He was the son of James Bourchier of Haughton and Mary, heiress of her brother John Bannister. His grandfather was John Bourchier, 2nd Baron Berners. In 1556 he inherited estates in Yorkshire from his uncle, John Bannister, on which he built Beningbrough Hall (since rebuilt in 1716).

He was appointed keeper of Rochester Castle in 1559.

He was elected to Parliament in 1571 and 1572 as MP for Newcastle-under-Lyme. He was subsequently returned for Newport, Isle of Wight in 1584, and Scarborough in 1586, and as knight of the shire for Yorkshire. He served as sheriff of Yorkshire in 1580 and was knighted in 1584.

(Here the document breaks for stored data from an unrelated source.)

File: src/rtl/ascii_seq_receiver.sv
// Receiver for the one-character-per-second ASCII status bus: filters the bus,
// decodes accepted characters to sequence indices and tracks sequence lock.
module ascii_seq_receiver #(
  parameter int STABLE_CYCLES = 4
) (
  input  logic       clk,
  input  logic       rst,
  input  logic [7:0] char_in,
  output logic [3:0] nibble_out,
  output logic       char_valid,
  output logic       char_invalid,
  output logic       seq_err,
  output logic       locked,
  output logic [7:0] rx_count,
  output logic [7:0] err_count
);

  typedef enum logic [1:0] {UNLOCKED, TRACK, LOCKED} state_t;

  localparam logic [7:0] STAB_MAX = 8'(STABLE_CYCLES - 1);

  state_t     state;
  logic [7:0] sync_q;
  logic [7:0] cand;
  logic [7:0] last_acc;
  logic [7:0] stab_cnt;
  logic [3:0] expected;
  logic       dec_valid;
  logic [3:0] dec_idx;

  // Letters A..F map to 0..5, digits map to 6..15; blank and others are not valid.
  always_comb begin
    dec_valid = 1'b0;
    dec_idx   = 4'd0;
    if (cand >= 8'h41 && cand <= 8'h46) begin
      dec_valid = 1'b1;
      dec_idx   = 4'(cand[3:0] - 4'd1);
    end else if (cand >= 8'h30 && cand <= 8'h39) begin
      dec_valid = 1'b1;
      dec_idx   = 4'(cand[3:0] + 4'd6);
    end
  end

  always_ff @(posedge clk) begin
    if (rst) begin
      sync_q       <= 8'h00;
      cand         <= 8'h00;
      last_acc     <= 8'h00;
      stab_cnt     <= 8'd0;
      state        <= UNLOCKED;
      expected     <= 4'd0;
      nibble_out   <= 4'd0;
      char_valid   <= 1'b0;
      char_invalid <= 1'b0;
      seq_err      <= 1'b0;
      locked       <= 1'b0;
      rx_count     <= 8'd0;
      err_count    <= 8'd0;
    end else begin
      sync_q       <= char_in;
      char_valid   <= 1'b0;
      char_invalid <= 1'b0;
      seq_err      <= 1'b0;
      if (sync_q != cand) begin
        cand     <= sync_q;
        stab_cnt <= 8'd0;
      end else if (stab_cnt == STAB_MAX && cand != last_acc) begin
        last_acc <= cand;
        if (dec_valid) begin
          nibble_out <= dec_idx;
          char_valid <= 1'b1;
          rx_count   <= rx_count + 8'd1;
          expected   <= dec_idx + 4'd1;
          case (state)
            UNLOCKED: begin
              state  <= TRACK;
              locked <= 1'b0;
            end
            TRACK: begin
              if (dec_idx == expected) begin
                state  <= LOCKED;
                locked <= 1'b1;
              end
            end
            LOCKED: begin
              if (dec_idx != expected) begin
                seq_err <= 1'b1;
                if (err_count != 8'hFF) err_count <= err_count + 8'd1;
                state  <= TRACK;
                locked <= 1'b0;
              end
            end
            default: begin
              state  <= UNLOCKED;
              locked <= 1'b0;
            end
          endcase
        end else if (cand != 8'h00) begin
          // Blank updates last_acc only; anything else is a bus error.
          char_invalid <= 1'b1;
          if (err_count != 8'hFF) err_count <= err_count + 8'd1;
          state  <= UNLOCKED;
          locked <= 1'b0;
        end
      end else if (stab_cnt != STAB_MAX) begin
        stab_cnt <= stab_cnt + 8'd1;
      end
    end
  end

endmodule
File: config.mk
export PLATFORM = sky130hd
export DESIGN_NAME = ascii_seq_receiver
export DESIGN_NICKNAME = d
export VERILOG_FILES = /design/src/rtl/ascii_seq_receiver.sv
export SDC_FILE = /design/constraint.sdc
export NUM_CORES = 1
export LEC_CHECK = 0
export CAP_MARGIN = 20
export CORE_ASPECT_RATIO = 1.25
export CORE_MARGIN = 2
export CORE_UTILIZATION = 55
export DETAILED_ROUTE_END_ITERATION = 16
export PLACE_DENSITY = 0.85
export SYNTH_ARGS = -nofsm -noshare
export SYNTH_HDL_FRONTEND = slang
export SYNTH_SLANG_ARGS = --single-unit
export TNS_END_PERCENT = 50
File: constraint.sdc
create_clock -name clk -period 4.8 [get_ports clk]
set_clock_uncertainty 0.15 [all_clocks]
set_input_delay 0.96 -clock clk [delete_from_list [all_inputs] [get_ports clk]]
set_output_delay 0.96 -clock clk [all_outputs]
set_load 0.02 [all_outputs]
Word level (Yosys, flattened, before mapping) --
Cells that the tools add are included.
Storage, ports and cells: output and inout bits 24, logic and storage cells 77, register bits 62, input bits 10
Operators by class: magnitude comparators 4, add/sub/neg operators 6, bitwise gates (word level) 4, multiplexer cells 22, reduce and logical (&&, ||, !) cells 15, equal/unequal tests 13
Operators by type and width (count):
- 8-bit 2-to-1 mux | 5
- 8-bit by 1-bit adder with 8-bit output (second input constant) | 3
- 8-bit inequality test | 2
- 5-bit AND reduction | 2
- 1-bit 2-to-1 mux | 9
- 8-bit by 2-bit equality test with 1-bit output (second input constant) | 1
- 8-bit by 6-bit >= comparator with 1-bit output (second input constant) | 1
- 8-bit by 7-bit >= comparator with 1-bit output (second input constant) | 1
- 8-bit by 6-bit less-or-equal comparator with 1-bit output (second input constant) | 1
- 8-bit by 7-bit less-or-equal comparator with 1-bit output (second input constant) | 1
- 2-bit 2-to-1 mux | 4
- 4-bit 2-to-1 mux | 2
- 8-bit by 2-bit inequality test with 1-bit output (second input constant) | 1
- 8-bit inequality test (second input constant) | 1
- 8-bit nonzero test | 1
- 3-bit inequality test (second input constant) | 2
- 2-bit one-hot mux with 3 select lines | 1
- 5-bit OR reduction | 1
- 4-bit by 1-bit adder with 4-bit output (second input constant) | 1
- 4-bit by 3-bit adder with 4-bit output (second input constant) | 1
- 4-bit equality test | 1
- 2-bit by 1-bit inequality test with 1-bit output (second input constant) | 2
- 4-bit inequality test | 1
- 1-bit NOT | 4
- other kinds (12) | 15

Longest topological paths before layout --
Gate-level depths: netlist of run 1.
depth after elaboration 8, mapped depth 11, gate-level depth less buffers 10

Worst setup path before layout of run 1 --
Ideal clock, no wire load.
kind reg2reg, start register cand[0], end register err_count[6], clock period less this slack 3.047 ns, cell stages (with the launch flop) 11, data required time 4.529 ns, library setup time 0.121 ns, arrival time 2.777 ns, setup slack 1.753 ns, path buffers 1, path through dfxtp_1 > buf_2 > inv_1 > ha_1 > o21ba_2 > o21ai_1 > mux2i_2 > xnor2_1 > o41ai_4 > a2111oi_2 > mux2_2
Between the ends: word-level cells in the longest chain between the ends 7, elaborated cells between the ends (all ways) 23, those cells by class add/sub (2); order compare (4); eq/ne (5); mux (5); bitwise (1); reduce/logical (6)
Ends and longest elaborated chain:
- start, declared | line 24 | logic [7:0] cand;
- start signal, assigned | line 65 | cand <= sync_q;
- 8-bit by 6-bit >= comparator with 1-bit output / 8-bit by 6-bit less-or-equal comparator with 1-bit output (equally long branches) | line 38 | end else if (cand >= 8'h30 && cand <= 8'h39) begin
- 1-bit logical AND | line 38
- 4-bit 2-to-1 mux | line 38
- 4-bit 2-to-1 mux * | line 35 | if (cand >= 8'h41 && cand <= 8'h46) begin
- net dec_idx[0] | line 29 | logic [3:0] dec_idx;
- 4-bit inequality test * | line 86 | if (dec_idx != expected) begin
- 2-bit by 1-bit inequality test with 1-bit output (no line) *
- 5-bit AND reduction (no line) *
- end signal, assigned | line 88 | if (err_count != 8'hFF) err_count <= err_count + 8'd1;
- end signal, assigned | line 101 | if (err_count != 8'hFF) err_count <= err_count + 8'd1;
- end, declared | line 15 | output logic [7:0] err_count
Mark *: on every way through the listed nets, which the timed path passes. The rest lies on a longest branch. A chain may end at the register's enable or synchronous reset.

Final worst setup path of run 1 --
start register cand[1], end register err_count[6]
The elaborated chain is that of the path after synthesis.

==> qor.txt, run 1 <==
DR vias -> 2383
Starting density of the core -> 56.9%
Post-synth cell types -> 60
Number of synthesized flops with an enable pin -> 0
DRT iter0 DRCs -> 87
Top Usage Layer GRT -> met2
Setup slack after layout -> 1.43 ns
Fmax -> 0.296 GHz
Vias per inst -> 5.52
Postcts setup bufs -> 0
Wire length per cell -> 13.3 um
RSZ-0062 raised after global routing -> false
H-tree level count -> 3
Routed wire length -> 5770 um
Least-Margin Pin Slew -> 0.898 ns
Peak supply drop -> 0.000236 V
Pre-antenna DRT Iters -> 4
Clk_lat worst skew -> 0.34 ns
Fin. Hold Viols -> 0
# diodes -> 0
CTS resizes -> 0
Die Height -> 87.6 um
CP Capture Type -> flip-flop
Crit path from -> cand[1]
DIE WIDTH -> 70.9 um
Post-route DRC -> 0
Pwr Density -> 281 mW/mm2
GRT Overall Usage -> 20.6%
Yosys reg bits -> 62
Primary FF master, synth -> dfxtp_1
Mapped Nets -> 353
First-pass GRT wire length -> 10100 um
DPL Wire Length -> 4070 um
Sequential area share after synthesis -> 40.4%
HP Start -> sync_q[0]
Final period util -> 70.3%
Hold_buf cts -> 0
Crit-path slowest cell -> dfxtp_1
Worst path cell trace -> inv_1, ha_1, o21ba_2, o21ai_1, mux2i_2, xnor2_1, o41ai_4, a2111oi_2, mux2_2
Die Area -> 0.00621 mm2
Design Power -> 1.01 mW
Area of the multi-input gates -> 0.00171 mm2
# setup viols final -> 0
Sink Count -> 62
Ys async rst share -> 0%
RR Startpoint -> cand[1]
Minimum setup slack after placement -> 1.47 ns
Mapped cell area -> 0.00308 mm2
Final RePlAce weighted congestion -> 0.923
Yosys warns -> 0
Crit path kind -> reg -> reg
Mean Syn Cell Area -> 9.24 um2
Max-Cap Viols -> 0
Fill count -> 448
Core footprint -> 0.00541 mm2
Share of cells above drive strength 1 -> 10.1%
Storage cell area -> 0.00124 mm2
Nets -> 383
Fin crit period -> 3.37 ns
Met2 usage in global routing -> 35.3%
Clk buf depth -> 2
Final-report max-slew violation count -> 0
Syn-to-layout area delta -> 17.3%
Total gr overflow -> 0
Setup crit start kind -> flip-flop
IO Pins -> 34
Rel. slew slack -> 39.9%
Number of antenna-violating nets in the routed design -> 0
Hold Crit Class -> reg -> reg
TritonCTS Buffers -> 9
Synthesized instance count -> 333
Vias in the first global route -> 2284
P_leak -> 1.34 nW
Buffers on Ports -> 33
Global Route met1 Usage -> 24.5%
Clock edge transition at the registers on the reported setup and hold paths -> 0.06 ns
Largest net degree at the start of global routing -> 51
FP Rows -> 30
CP max stage delay -> 0.46 ns
CTS tree -> yes
Met3 Usage GRT -> 3.45%
CTS root buf -> clkbuf_8
Crit path DAT -> 3.45 ns
CP Max Fanout -> 7
Worst Path Required -> 4.88 ns
Initial antenna violation count -> 0
Sum Neg Setup Slack -> 0 ns
Outcome -> finished, final reports clean
## final timing paths
path,to,slack [ns],cells past startpoint
worst max-delay path,err_count[6],1.43,9
worst min-delay path,cand[0],0.33,1
worst max register to register,err_count[6],1.43,9
worst min register to register,cand[0],0.33,1
## power breakdown
| part | switching, mW | internal [mW] |
|---|---|---|
| Combinational | 0.0338 | 0.0290 |
| Clock | 0.193 | 0.228 |
| Sequential | 0.00936 | 0.521 |
| Total | 0.236 | 0.778 |
## layout make-up
cell class / instances / area share, %
multi-input cells: 241 / 47.3
flip-flops and latches: 62 / 34.4
repair buffers: 35 / 9.43
clock buffers: 13 / 4.68
well taps: 64 / 2.22
inverters: 14 / 1.46
clock inverters: 3 / 0.485
## layer usage
| metal | up-vias | part of all wire [%] |
|---|---|---|
| li1 | 1210 | - |
| met1 | 1124 | 45 |
| met2 | 38 | 50 |
| met3 | 11 | 2.9 |
| met4 | 0 | 2.6 |
| met5 | - | 0 |
## cell families after synthesis
logic type               after synthesis  share of synthesized area [%]
AND/OR/NAND/NOR                      140                           24.2
buffers and inverters                 30                           4.11
flip-flops                            62                           40.4
adder cells (fa/ha/maj)               10                           4.07
multiplexers                          13                           4.60
XOR/XNOR                              35                           10.2
AO/OA/AOI/OAI                         43                           12.4
## metrics by stage
stage	utilization, %	instance area [um2]	hold WS (ns)	std cells
global route	66.8	3610	0.342	432
global placement	63.3	3420	0.313	416
detailed placement	63.3	3420	0.321	416
finish	66.8	3610	0.328	432
CTS	66.8	3610	0.330	432
floorplan	-	3080	0.299	333
## critical path: cells and delay by family (launching register included)
family	cells	cell delay, ns
xor+xnor	1	0.42
mux	2	0.60
fa+ha+maj	1	0.24
buf+inv	1	0.17
compound gates	4	1.23
flops	1	0.46
## state kept, by name, indices dropped and copies added (netlist names)
| signal | cells |
|---|---|
| err_count | 8 |
| state | 2 |
| char_valid | 1 |
| last_acc | 8 |
| locked | 1 |
| char_invalid | 1 |
| stab_cnt | 8 |
| seq_err | 1 |
| nibble_out | 4 |
| rx_count | 8 |
| expected | 4 |
| cand | 8 |
| sync_q | 8 |
## synth_stat cells (all sizes together), types with 2 or more instances
cell type | instances | area, um2
a2111oi | 2 | 42.5
a211oi | 8 | 65.1
a21oi | 12 | 60.1
and3 | 5 | 31.3
and4 | 2 | 20.0
buf | 4 | 28.8
clkbuf | 12 | 45.0
dfxtp | 62 | 1240
ha | 10 | 125
inv | 14 | 52.6
mux2 | 6 | 67.6
mux2i | 7 | 73.8
nand2 | 23 | 86.3
nand2b | 2 | 12.5
nand3 | 11 | 55.1
nand4 | 5 | 37.5
nor2 | 45 | 169
nor2b | 21 | 131
nor3 | 12 | 60.1
nor4 | 4 | 46.3
o211ai | 4 | 30.0
o21ai | 3 | 15.0
xnor2 | 17 | 156
xor2 | 18 | 158
## cell usage in the layout (no fill, tap or decap), types with 2 or more instances in the layout
master,synthesis,final
nor4_1,2,2
buf_4,1,2
nand3_1,11,11
nand2_1,23,23
nor2_1,45,45
dfxtp_1,62,62
ha_1,10,10
o21ai_0,2,2
nand2b_1,2,2
o211ai_1,4,4
inv_1,14,14
a211oi_1,7,7
mux2i_1,6,6
nor3_1,12,12
mux2_1,5,5
clkdlybuf4s50_1,0,32
nand4_1,4,4
clkbuf_8,0,12
xnor2_1,16,16
nor2b_1,21,21
and3_1,5,5
xor2_1,18,18
clkinv_2,0,2
a21oi_1,12,12
No activity file was read; power rests on OpenSTA's default activity.
==> run 2, diff against run 1 <==
==> constraint.sdc (replaced) <==
create_clock -name clk -period 3.2 [get_ports clk]
set_clock_uncertainty 0.15 [all_clocks]
set_input_delay 0.64 -clock clk [delete_from_list [all_inputs] [get_ports clk]]
set_output_delay 0.64 -clock clk [all_outputs]
set_load 0.02 [all_outputs]
==> qor.txt, run 2 (synthesis results as in run 1) <==
# diodes -> 0 (unchanged)
Fin crit period -> 3.14 ns (-0.239 ns)
H-tree level count -> 3 (unchanged)
Hold_buf cts -> 0 (unchanged)
DRT iter0 DRCs -> 100 (+15%)
Worst path bufs/invs -> 2 (+1)
Clk_lat worst skew -> 0.35 ns (about the same)
Buffers on Ports -> 33 (unchanged)
Number of antenna-violating nets in the routed design -> 0 (unchanged)
CP Capture Type -> flip-flop
Routed wire length -> 6230 um (+8.0%)
Vias per inst -> 5.59 (+1.3%)
Commonest non-fill, non-tap cell in the layout -> dfxtp_1
First-pass GRT wire length -> 10600 um (+5.0%)
Most frequent cells in the layout -> 61 x dfxtp_1, 45 x nor2_1, 32 x clkdlybuf4s50_1
Crit path DAT -> 3.22 ns (-0.23 ns)
Core footprint -> 0.00541 mm2 (unchanged)
Die Height -> 87.6 um (unchanged)
Final period util -> 98.0% (+28 points)
Final RePlAce weighted congestion -> 0.944 (+2.2%)
P_leak -> 1.44 nW (+7.3%)
Setup crit start kind -> flip-flop
Nets -> 395 (+3.1%)
FP Rows -> 30 (unchanged)
TritonCTS Buffers -> 9 (unchanged)
Outcome -> finished, final reports clean
Clock edge transition at the registers on the reported setup and hold paths -> 0.06 ns (about the same)
Post-Layout Inst Area -> 0.00377 mm2 (+4.5%)
Least-Margin Pin Slew -> 0.682 ns (-0.216 ns)
Clk buf depth -> 2 (unchanged)
Pwr Density -> 446 mW/mm2 (+59%)
Fin util -> 69.8% (+3.0 points)
Total gr overflow -> 0 (unchanged)
CP Depth -> 10 (+1)
Pre-antenna DRT Iters -> 4 (unchanged)
Crit path max-delay family -> compound AO/OA/AOI/OAI gates
Post-placement cell area -> 0.00350 mm2 (+2.2%)
Final-report max-slew violation count -> 0 (unchanged)
Starting density of the core -> 56.9% (unchanged)
CTS tree -> yes
Crit-path slowest cell -> or4b_4
Share of cells above drive strength 1 -> 14.2% (+4.2 points)
CP Max Fanout -> 7 (unchanged)
Sink Count -> 62 (unchanged)
Worst path cell trace -> inv_1, ha_2, or4b_4, nand4_4, nor3_1, a211oi_2, o41ai_4, buf_4, a2111oi_2, mux2_2
Reg2Reg Depth -> 10 (+1)
Crit path kind -> reg -> reg
DPL Wire Length -> 4460 um (+9.5%)
Largest net degree at the start of global routing -> 37 (-27%)
Wire length per cell -> 14.0 um (+5.1%)
Fill count -> 426 (-4.9%)
Fin. Hold Viols -> 0 (unchanged)
DR vias -> 2480 (+4.1%)
Initial antenna violation count -> 0 (unchanged)
IO Pins -> 34 (unchanged)
Vias in the first global route -> 2441 (+6.9%)
Syn-to-layout area delta -> 22.7%
Peak supply drop -> 0.000304 V (+29%)
CP max stage delay -> 0.49 ns (+0.03 ns)
Worst Path Required -> 3.28 ns (-1.60 ns)
Hold Crit Class -> reg -> reg
Placed cells -> 426 (+2.4%)
Post-route DRC -> 0 (unchanged)
GRT Overall Usage -> 21.7% (+1.1 points)
Cells on Worst Hold Path -> 1 (unchanged)
Die Area -> 0.00621 mm2 (unchanged)
DIE WIDTH -> 70.9 um (unchanged)
Fmax -> 0.319 GHz (+7.6%)
Max-Cap Viols -> 0 (unchanged)
# setup viols final -> 0 (unchanged)
CTS root buf -> clkbuf_8
Final instance count without filler cells -> 444 (+2.8%)
Rel. slew slack -> 54.1% (+14 points)
## run 2: changes by cell type in the layout (fill, tap and decap cells not counted), moves of 2 or more
cell,delta
xnor2_1,-2
bufinv_16,+2
xnor2_2,+2
buf_4,+12
## run 2: final timing paths
kind | startpoint | endpoint | slack [ns]
min | sync_q[0] | cand[0] | 0.32
max reg2reg | cand[1] | err_count[6] | 0.06
min reg2reg | sync_q[0] | cand[0] | 0.32
max | cand[1] | err_count[6] | 0.06
## run 2: power by group
part	internal [mW]	total (mW)	switching [mW]	leakage, nW
Clock	0.480	0.784	0.304	0.116
Sequential	0.782	0.795	0.0135	0.503
Combinational	0.0483	0.102	0.0540	0.821
## run 2: worst reg2reg max path, cell delays in order, from the launching register on
cell and delay, ns:
dfxtp_1 0.31, inv_1 0.16, ha_2 0.25, or4b_4 0.49
nand4_4 0.15, nor3_1 0.09, a211oi_2 0.40, o41ai_4 0.13
buf_4 0.18, a2111oi_2 0.35, mux2_2 0.37
## run 2: layout make-up
cell class	instances	area (um2)	area share, %
timing repair buffer	47	430	11.4
clock buffer	11	151	4.01
sequential	62	1240	32.9
inverter	14	52.6	1.39
tap	64	80.1	2.12
multi-input combinational	241	1730	46.0
clock inverter	5	81.3	2.16
## run 2: per-stage QoR
step,worst slack (ns),TNS (ns),total power [mW],hold WS [ns]
after global routing,-0.0222,-0.0222,1.74,0.349
after CTS,0.0407,0,1.69,0.333
after global placement,0.198,0,0.908,0.315
after detailed placement,-0.00791,-0.00791,0.911,0.321
after floorplan,0.153,0,0.883,0.299
final,0.0649,0,1.68,0.325
## run 2: repair_timing
action                                  4_1_cts  5_1_grt
endpoints found under the setup margin        1        6
resized for setup                             2        3
setup buffers                                 0        2
pin swaps                                     1        3
## run 2: layer usage
metal  up-vias  wire (um)  share of wire, %  global-route usage, %
met5         -          0                 0                      0
met2        63       3170                51                   37.2
li1       1229          -                 -                      -
met3        15        240               3.9                   4.37
met1      1173       2630                42                   24.7
met4         0        189               3.0                   14.1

He died in 1598 and was buried in Barking, Essex. He had married three times: first Elizabeth, the daughter of Francis Hall of Grantham, Lincolnshire, with whom he had two sons and four daughters; second Christian, the daughter of Rowland Shakerley of London and widow of John Harding of London; and third Anne Coote, a widow. His estate went to his grandson Robert, as his son William was declared insane. Robert died childless at 18 and the estate then passed to Robert's brother John, who subscribed as an adventurer for Virginia in 1620 and was one of the signatories to King Charles' death warrant in 1649.